1991 : Almost-losing my beloved Mam
Periode tersulit dalam kehidupan keluarga saya terjadi ketika Bapak saya mengalami kebangkrutan (entah yang keberapa kali) dari usahanya di Senen. Hal ini menyebabkan anak-anaknya terjun langsung membantu keuangan keluarga. Pengorbanan terbesar dilakukan oleh kakak perempuan saya yang terpaksa berhenti dari SMP Negeri 5 Bekasi. Sedangkan para lelakinya berjuang menjadi pedagang asongan di perempatan Pemda Bekasi. A' Dedi yang menjual rokok dan saya sendiri memilih berjualan minuman penghangat tenggorokan para pengendara seperti es teh manis sewaktu siang dan kopi/jahe/susu ketika matahari telah terbenam.

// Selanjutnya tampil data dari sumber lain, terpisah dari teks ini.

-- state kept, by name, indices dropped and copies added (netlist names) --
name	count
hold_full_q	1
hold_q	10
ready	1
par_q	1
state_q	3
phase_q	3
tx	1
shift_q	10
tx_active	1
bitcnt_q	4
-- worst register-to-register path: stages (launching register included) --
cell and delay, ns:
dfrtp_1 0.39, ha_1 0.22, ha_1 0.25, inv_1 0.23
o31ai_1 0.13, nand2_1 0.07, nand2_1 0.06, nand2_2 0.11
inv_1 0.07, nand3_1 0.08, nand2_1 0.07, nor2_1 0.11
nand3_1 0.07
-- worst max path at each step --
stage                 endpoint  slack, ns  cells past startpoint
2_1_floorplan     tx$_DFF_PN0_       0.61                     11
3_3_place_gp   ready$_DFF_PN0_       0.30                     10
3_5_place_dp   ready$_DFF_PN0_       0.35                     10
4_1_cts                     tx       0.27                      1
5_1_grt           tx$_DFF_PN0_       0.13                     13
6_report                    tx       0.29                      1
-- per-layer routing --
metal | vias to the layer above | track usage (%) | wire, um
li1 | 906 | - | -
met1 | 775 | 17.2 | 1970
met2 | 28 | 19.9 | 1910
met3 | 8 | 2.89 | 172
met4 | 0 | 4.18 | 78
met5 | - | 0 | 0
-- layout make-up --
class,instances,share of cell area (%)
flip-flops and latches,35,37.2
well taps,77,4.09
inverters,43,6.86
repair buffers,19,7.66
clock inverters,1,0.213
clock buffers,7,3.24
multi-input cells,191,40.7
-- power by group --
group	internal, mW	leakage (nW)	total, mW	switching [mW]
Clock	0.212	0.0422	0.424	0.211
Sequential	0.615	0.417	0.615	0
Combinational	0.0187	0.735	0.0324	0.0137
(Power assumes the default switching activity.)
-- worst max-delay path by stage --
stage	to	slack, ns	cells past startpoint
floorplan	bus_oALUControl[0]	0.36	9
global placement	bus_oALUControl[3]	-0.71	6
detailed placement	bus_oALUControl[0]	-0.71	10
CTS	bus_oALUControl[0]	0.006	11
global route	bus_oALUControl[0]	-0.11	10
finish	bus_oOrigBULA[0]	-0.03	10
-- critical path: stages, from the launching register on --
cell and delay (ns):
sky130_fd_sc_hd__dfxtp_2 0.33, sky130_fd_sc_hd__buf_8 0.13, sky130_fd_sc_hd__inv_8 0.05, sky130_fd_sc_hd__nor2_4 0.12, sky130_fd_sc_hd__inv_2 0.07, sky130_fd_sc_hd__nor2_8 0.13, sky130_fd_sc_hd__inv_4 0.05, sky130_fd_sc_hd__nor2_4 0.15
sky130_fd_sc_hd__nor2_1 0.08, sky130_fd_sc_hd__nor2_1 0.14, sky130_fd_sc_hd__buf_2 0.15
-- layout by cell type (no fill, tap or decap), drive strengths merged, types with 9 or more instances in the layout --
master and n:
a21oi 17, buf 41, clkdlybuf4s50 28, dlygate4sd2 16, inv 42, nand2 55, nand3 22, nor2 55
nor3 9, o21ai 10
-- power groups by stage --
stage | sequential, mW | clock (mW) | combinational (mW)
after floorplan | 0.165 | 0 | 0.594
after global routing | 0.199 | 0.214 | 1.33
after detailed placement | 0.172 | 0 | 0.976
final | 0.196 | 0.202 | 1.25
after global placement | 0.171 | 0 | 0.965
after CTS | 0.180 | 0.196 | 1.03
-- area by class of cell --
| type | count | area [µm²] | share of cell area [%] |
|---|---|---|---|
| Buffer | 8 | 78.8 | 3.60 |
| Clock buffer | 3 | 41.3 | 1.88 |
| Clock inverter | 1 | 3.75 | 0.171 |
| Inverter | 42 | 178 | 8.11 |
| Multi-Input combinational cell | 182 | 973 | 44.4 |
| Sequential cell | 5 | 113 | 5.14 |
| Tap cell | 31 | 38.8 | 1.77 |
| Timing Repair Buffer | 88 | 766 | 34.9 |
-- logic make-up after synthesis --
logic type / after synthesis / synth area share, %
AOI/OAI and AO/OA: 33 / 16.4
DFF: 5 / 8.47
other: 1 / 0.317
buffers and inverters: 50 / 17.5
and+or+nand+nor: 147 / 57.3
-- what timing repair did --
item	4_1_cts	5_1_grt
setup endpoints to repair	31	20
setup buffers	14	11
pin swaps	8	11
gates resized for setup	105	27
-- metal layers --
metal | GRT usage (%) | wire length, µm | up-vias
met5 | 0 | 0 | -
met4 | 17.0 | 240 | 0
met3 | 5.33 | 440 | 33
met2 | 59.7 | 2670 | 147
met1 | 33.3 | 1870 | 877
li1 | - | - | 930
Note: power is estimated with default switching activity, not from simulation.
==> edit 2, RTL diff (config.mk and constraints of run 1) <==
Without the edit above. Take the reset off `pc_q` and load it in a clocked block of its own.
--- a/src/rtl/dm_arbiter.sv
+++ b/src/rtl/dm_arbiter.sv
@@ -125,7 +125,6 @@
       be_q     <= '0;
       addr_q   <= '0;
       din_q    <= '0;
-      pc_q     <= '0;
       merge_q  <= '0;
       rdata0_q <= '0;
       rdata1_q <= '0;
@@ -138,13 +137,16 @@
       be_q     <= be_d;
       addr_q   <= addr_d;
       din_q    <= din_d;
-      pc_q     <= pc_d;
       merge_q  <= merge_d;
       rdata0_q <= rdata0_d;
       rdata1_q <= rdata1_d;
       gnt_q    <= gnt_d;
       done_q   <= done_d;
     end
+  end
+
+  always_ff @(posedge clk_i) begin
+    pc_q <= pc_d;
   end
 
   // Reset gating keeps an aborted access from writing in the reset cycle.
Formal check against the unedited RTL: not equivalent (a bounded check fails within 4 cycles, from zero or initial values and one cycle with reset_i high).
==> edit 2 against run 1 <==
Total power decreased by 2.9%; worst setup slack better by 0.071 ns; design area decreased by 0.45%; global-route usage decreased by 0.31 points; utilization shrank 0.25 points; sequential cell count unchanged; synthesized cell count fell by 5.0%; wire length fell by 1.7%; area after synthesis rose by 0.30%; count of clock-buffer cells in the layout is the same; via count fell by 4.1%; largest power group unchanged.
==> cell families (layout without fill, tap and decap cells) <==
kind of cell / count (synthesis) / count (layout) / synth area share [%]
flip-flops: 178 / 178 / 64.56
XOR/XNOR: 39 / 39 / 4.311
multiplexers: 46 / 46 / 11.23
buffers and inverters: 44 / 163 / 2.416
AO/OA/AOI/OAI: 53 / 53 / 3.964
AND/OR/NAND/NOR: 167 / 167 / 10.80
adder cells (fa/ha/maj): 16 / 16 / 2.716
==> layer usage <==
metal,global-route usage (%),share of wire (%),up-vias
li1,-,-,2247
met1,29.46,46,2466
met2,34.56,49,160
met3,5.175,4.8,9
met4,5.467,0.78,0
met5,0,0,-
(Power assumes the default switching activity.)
$ cat src/rtl/ola_trigger_pkg.sv
// Shared types and defaults for the logic-analyzer trigger sequencer.
// Optional timeout support is enabled with OLA_TRIGGER_SEQ_TIMEOUT_EN.
package ola_trigger_pkg;

   localparam int DEFAULT_STAGES     = 4;
   localparam int DEFAULT_WIDTH      = 32;
   localparam int DEFAULT_STAGE_BITS = 2;

   typedef enum logic [1:0] {
      IDLE,
      WAIT_MATCH,
      DELAY,
      FIRED
   } seq_state_t;

   // One stage-table entry at the default delay width.
   typedef struct packed {
      logic [DEFAULT_WIDTH-1:0] delay;
      logic                     last;
   } stage_entry_t;

endpackage

$ cat src/rtl/ola_trigger_seq_table.sv
// Per-stage table of post-match delays and final-stage flags.
// Writes are dropped while locked; reads are combinational by stage index.
module ola_trigger_seq_table
   import ola_trigger_pkg::*;
#(
   parameter int stages     = DEFAULT_STAGES,
   parameter int width      = DEFAULT_WIDTH,
   parameter int stage_bits = DEFAULT_STAGE_BITS
) (
   input  logic                  clock,
   input  logic                  reset,
   input  logic                  wr_en,
   input  logic                  wr_lock,
   input  logic [stage_bits-1:0] wr_stage,
   input  logic [width-1:0]      wr_delay,
   input  logic                  wr_last,
   input  logic [stage_bits-1:0] rd_stage,
   output logic [width-1:0]      rd_delay,
   output logic                  rd_last
);

   logic [width-1:0]  delay_q [stages];
   logic [stages-1:0] last_q;

   // Out of reset only the highest stage is marked final.
   always_ff @(posedge clock or negedge reset) begin
      if (!reset) begin
         for (int i = 0; i < stages; i++) begin
            delay_q[i] <= '0;
         end
         last_q <= {1'b1, {(stages-1){1'b0}}};
      end else if (wr_en && !wr_lock && (int'(wr_stage) < stages)) begin
         delay_q[wr_stage] <= wr_delay;
         last_q[wr_stage]  <= wr_last;
      end
   end

   assign rd_delay = delay_q[rd_stage];
   assign rd_last  = last_q[rd_stage];

endmodule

During this time, kami sekeluarga tinggal di sebuah kontrakan. Ibu saya, yang saya panggil ema’, sedang mengandung anak ke-5 yang sebetulnya tidak direncanakan oleh orang tua saya. Kondisi rumah yang aerasinya tidak baik menyebabkan ibu sempat berhenti bernafas selama kurang lebih 5 menit. Ketika kami sekeluarga panik dan meminta bantuan tetangga, seorang Bapak waktu itu langsung menyibakkan kelambu yang membungkus tempat tidur dan meminta dibuatkan susu hangat. Ajaib, setelah berhenti bernafas 5 menit, Ibu pun kemudian batuk sambil bergumam, “Ada apa?” Damn! Saat itu saya tidak dapat menggambarkan betapa kalutnya peluang untuk kehilangan manusia yang bahkan Muhammad SAW menyebut sampai tiga kali ketika ditanya siapa orang yang paling beliau hormati.

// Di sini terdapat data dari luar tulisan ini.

[config.mk]
export PLATFORM = sky130hd
export DESIGN_NAME = tcam_search_ctrl
export DESIGN_NICKNAME = d
export VERILOG_FILES = /design/src/rtl/tcam_search_ctrl.sv
export SDC_FILE = /design/constraint.sdc
export NUM_CORES = 1
export LEC_CHECK = 0
export ABC_AREA = 1
export CAP_MARGIN = 20
export CORE_ASPECT_RATIO = 0.5
export CORE_MARGIN = 2
export CORE_UTILIZATION = 66
export DETAILED_ROUTE_END_ITERATION = 6
export HOLD_SLACK_MARGIN = 0.12
export PLACE_DENSITY = 0.82
export SYNTH_ARGS = -nofsm -noshare
export SYNTH_HDL_FRONTEND = slang
export SYNTH_SLANG_ARGS = --single-unit
[constraint.sdc]
create_clock -name clk_i -period 3.6 [get_ports clk_i]
set_input_delay 0.72 -clock clk_i [delete_from_list [all_inputs] [get_ports clk_i]]
set_output_delay 0.72 -clock clk_i [all_outputs]
set_load 0.01 [all_outputs]
==> src/rtl/noekeon_gamma_iter.sv <==
// Iterative Noekeon Gamma engine. Each BUSY cycle substitutes the low LANES
// columns of the 128-bit state and rotates every word right by LANES, so
// after 32/LANES steps every column has been substituted exactly once and is
// back in its original position.
//
// Optional build macro NOEKEON_GAMMA_SKID_EN adds a one-entry input holding
// buffer so the next state can be accepted while the current one is being
// processed or waiting to be taken.
//
// Handshakes: a transfer happens on a rising clk edge where valid and ready
// are both high; valid/data are held by the producer until that edge, and
// in_ready/out_valid are pure decodes of registered state (no combinational
// path from in_valid or out_ready).
module noekeon_gamma_iter
  import noekeon_pkg::*;
#(
  parameter int LANES = 4
) (
  input  logic               clk,
  input  logic               rst_n,
  input  logic               in_valid,
  output logic               in_ready,
  input  logic [STATE_W-1:0] in_data,
  output logic               out_valid,
  input  logic               out_ready,
  output logic [STATE_W-1:0] out_data,
  output logic               busy
);

  localparam int STEPS = WORD_W / LANES;
  localparam int CNT_W = $clog2(STEPS) + 1;
  localparam logic [CNT_W-1:0] LAST_STEP = CNT_W'(STEPS - 1);

  if (!lanes_legal(LANES)) begin : g_bad_lanes
    $error("noekeon_gamma_iter: LANES must be 1, 2, 4, 8, 16 or 32");
  end

  gamma_state_e       st_q, st_d;
  logic [STATE_W-1:0] state_q;
  logic [STATE_W-1:0] step_data;
  logic [CNT_W-1:0]   cnt_q;
  logic               load_in;
  logic               do_step;

`ifdef NOEKEON_GAMMA_SKID_EN
  logic               load_buf;
  logic               buf_push;
  logic               buf_full_q;
  logic [STATE_W-1:0] buf_q;
`endif

  // ---------------------------------------------------------------------------
  // One step of the datapath: S-box on columns [LANES-1:0], then rotate right.
  // ---------------------------------------------------------------------------
  logic [NIB_W-1:0] lane_in  [LANES];
  logic [NIB_W-1:0] lane_out [LANES];

  for (genvar j = 0; j < LANES; j++) begin : g_lane
    assign lane_in[j] = {state_q[3*WORD_W+j], state_q[2*WORD_W+j],
                         state_q[WORD_W+j], state_q[j]};
    noekeon_gamma_lane u_lane (
      .nib_in  (lane_in[j]),
      .nib_out (lane_out[j])
    );
  end

  for (genvar k = 0; k < 4; k++) begin : g_word
    logic [WORD_W-1:0]   sub_w;
    logic [2*WORD_W-1:0] dbl_w;

    // Replace the low LANES columns of word k with bit k of each lane result.
    always_comb begin
      sub_w = state_q[WORD_W*k +: WORD_W];
      for (int j = 0; j < LANES; j++) begin
        sub_w[j] = lane_out[j][k];
      end
    end

    // Rotate right by LANES via a doubled word; LANES=32 degenerates to identity.
    assign dbl_w = {sub_w, sub_w};
    assign step_data[WORD_W*k +: WORD_W] = dbl_w[LANES+WORD_W-1:LANES];
  end

  // ---------------------------------------------------------------------------
  // Control FSM
  // ---------------------------------------------------------------------------

  // FSM state register.
  always_ff @(posedge clk or negedge rst_n) begin
    if (!rst_n) begin
      st_q <= ST_IDLE;
    end else begin
      st_q <= st_d;
    end
  end

  // Next-state decode and datapath control strobes.
  always_comb begin
    st_d    = st_q;
    load_in = 1'b0;
    do_step = 1'b0;
`ifdef NOEKEON_GAMMA_SKID_EN
    load_buf = 1'b0;
    buf_push = 1'b0;
`endif
    case (st_q)
      ST_IDLE: begin
        if (in_valid) begin
          st_d    = ST_BUSY;
          load_in = 1'b1;
        end
      end
      ST_BUSY: begin
        do_step = 1'b1;
`ifdef NOEKEON_GAMMA_SKID_EN
        buf_push = in_valid && !buf_full_q;
`endif
        if (cnt_q == LAST_STEP) begin
          st_d = ST_DONE;
        end
      end
      ST_DONE: begin
`ifdef NOEKEON_GAMMA_SKID_EN
        if (out_ready) begin
          if (buf_full_q) begin
            // Buffered state goes straight into processing, skipping IDLE.
            st_d     = ST_BUSY;
            load_buf = 1'b1;
          end else if (in_valid) begin
            // Buffer empty but a state arrives on the same edge: take it
            // directly so the buffer is never left full in IDLE.
            st_d    = ST_BUSY;
            load_in = 1'b1;
          end else begin
            st_d = ST_IDLE;
          end
        end else begin
          buf_push = in_valid && !buf_full_q;
        end
`else
        if (out_ready) begin
          st_d = ST_IDLE;
        end
`endif
      end
      default: st_d = ST_IDLE;
    endcase
  end

  // State register and step counter.
  always_ff @(posedge clk or negedge rst_n) begin
    if (!rst_n) begin
      state_q <= '0;
      cnt_q   <= '0;
    end else if (load_in) begin
      state_q <= in_data;
      cnt_q   <= '0;
`ifdef NOEKEON_GAMMA_SKID_EN
    end else if (load_buf) begin
      state_q <= buf_q;
      cnt_q   <= '0;
`endif
    end else if (do_step) begin
      state_q <= step_data;
      cnt_q   <= cnt_q + 1'b1;
    end
  end

`ifdef NOEKEON_GAMMA_SKID_EN
  // Input holding buffer: filled while the engine is occupied, drained when
  // the current result is taken.
  always_ff @(posedge clk or negedge rst_n) begin
    if (!rst_n) begin
      buf_q      <= '0;
      buf_full_q <= 1'b0;
    end else if (buf_push) begin
      buf_q      <= in_data;
      buf_full_q <= 1'b1;
    end else if (load_buf) begin
      buf_full_q <= 1'b0;
    end
  end

  assign in_ready = (st_q == ST_IDLE) || !buf_full_q;
`else
  assign in_ready = (st_q == ST_IDLE);
`endif

  assign out_valid = (st_q == ST_DONE);
  assign busy      = (st_q == ST_BUSY);
  assign out_data  = state_q;

endmodule
==> config.mk <==
export PLATFORM = sky130hd
export DESIGN_NAME = noekeon_gamma_iter
export DESIGN_NICKNAME = d
export VERILOG_FILES = /design/src/rtl/noekeon_pkg.sv /design/src/rtl/noekeon_gamma_lane.sv /design/src/rtl/noekeon_gamma_iter.sv
export SDC_FILE = /design/constraint.sdc
export NUM_CORES = 1
export LEC_CHECK = 0
export BUFFER_PORTS_ARGS = -buffer_cell sky130_fd_sc_hd__buf_2
export CAP_MARGIN = 20
export CORE_MARGIN = 1.5
export CORE_UTILIZATION = 30
export DETAILED_ROUTE_END_ITERATION = 7
export GPL_TIMING_DRIVEN = 0
export HOLD_SLACK_MARGIN = 0.15
export PLACE_DENSITY_LB_ADDON = 0.2
export SYNTH_ARGS = -nofsm -noshare
export SYNTH_HDL_FRONTEND = slang
export SYNTH_SLANG_ARGS = --single-unit
==> constraint.sdc <==
create_clock -name clk -period 4.5 [get_ports clk]
set_input_delay 0.45 -clock clk [delete_from_list [all_inputs] [get_ports clk]]
set_output_delay 0.45 -clock clk [all_outputs]
set_load 0.02 [all_outputs]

1992 : Making my Dad cried
Jika ada momen ketika ayah saya yang biasanya sangat tegar menjadi lemah tak berdaya adalah ketika usaha beliau hancur lebur (entah karna apa). Beliau benar-benar diuji sampai suatu saat pernah menjadi seorang kuli bangunan. I’d take a hat off to you, Dad!
Di tahun ini saya merasakan arti kegagalan (pertama) saya. Saya hanya bisa bersekolah di SMP swasta yang jelas tidak ada pikirannya di benak saya. Saat pendaftaran sekolah pun, Bapak sudah pontang-panting mencari pinjaman hingga saat guru olahraga mewajibkan siswa baru berpakaian olahraga. Ketika saatnya tiba, saya memaksa Bapak untuk membelikan baju itu saat itu juga, yang tentu tidak dapat disediakan olehnya. Tekanan ekonomi yang begitu besar dan tidak pengertian yang datang dari anaknya sampai menyebabkan beliau menangis. Damn Dad! If I could turn back time, I wont EVER do that to you.

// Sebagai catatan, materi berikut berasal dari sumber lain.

[src/rtl/rc5_rotl.sv]
// 32-bit combinational left rotate by a 5-bit amount.
module rc5_rotl (
    input  logic [31:0] data,
    input  logic [4:0]  amt,
    output logic [31:0] y
);
    logic [63:0] dd;

    assign dd = {data, data} << amt;
    assign y  = dd[63:32];
endmodule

June 1996 : Seeing Ricky/Rexy got Gold Medals in Olympic
Badminton selalu menjadi olahraga yang paling saya kuasai. Ada semacam natural insting untuk men-smash, mendrive, dan selalu menyenangkan ketika kita bisa membuat lawan main kita pontang-panting mengejar shuttle cock (tentu menjengkelkan jikalau kebalikannya).
Pemain badminton kesayangan saya pun tidak terhitung, tapi kalau diharuskan memilih saya akan memilih Susi Susanti karna endurance-nya, Hendrawan karna unpredictable placement, dan still our favorite athlete now, Taufik Hidayat karna best backhand smash he has ever.
Pertandingan badminton yang ditayangkan oleh teve pun jarang yang saya lewatkan. Saya pernah menjadi saksi bisu ketangguhan seorang Susi merebut emas di Barcelona, tapi saat paling mendebarkan dan mengharukan adalah ketika ganda putra terbaik Indonesia, Ricky Subagja/Rexy Mainaky merebut emas setelah mengandaskan pasangan Malaysia, Cheah Soon Kit/Yap Kim Hock. Saat ketika kita ketinggalan di set ketiga, 10-12 untuk kemudian bangkit dan memenangkan pertarungan dengan 15-12 sangat mendebarkan, mengharukan, membanggakan bagi seluruh rakyat Indonesia. Tidak heran sampai sekarang duo ganda ini masih sering menjadi ikon partnership ganda putra di Indonesia.

July 1998 : Crying as hearing nasyid Ibu (Suara Persaudaraan)
Perjalanan jenjang sekolah saya membawa saya ke suatu kampus mungkin masih menjadi kampus paling memorable bagi saya pribadi, Sekolah Tinggi Akuntansi Negara (STAN).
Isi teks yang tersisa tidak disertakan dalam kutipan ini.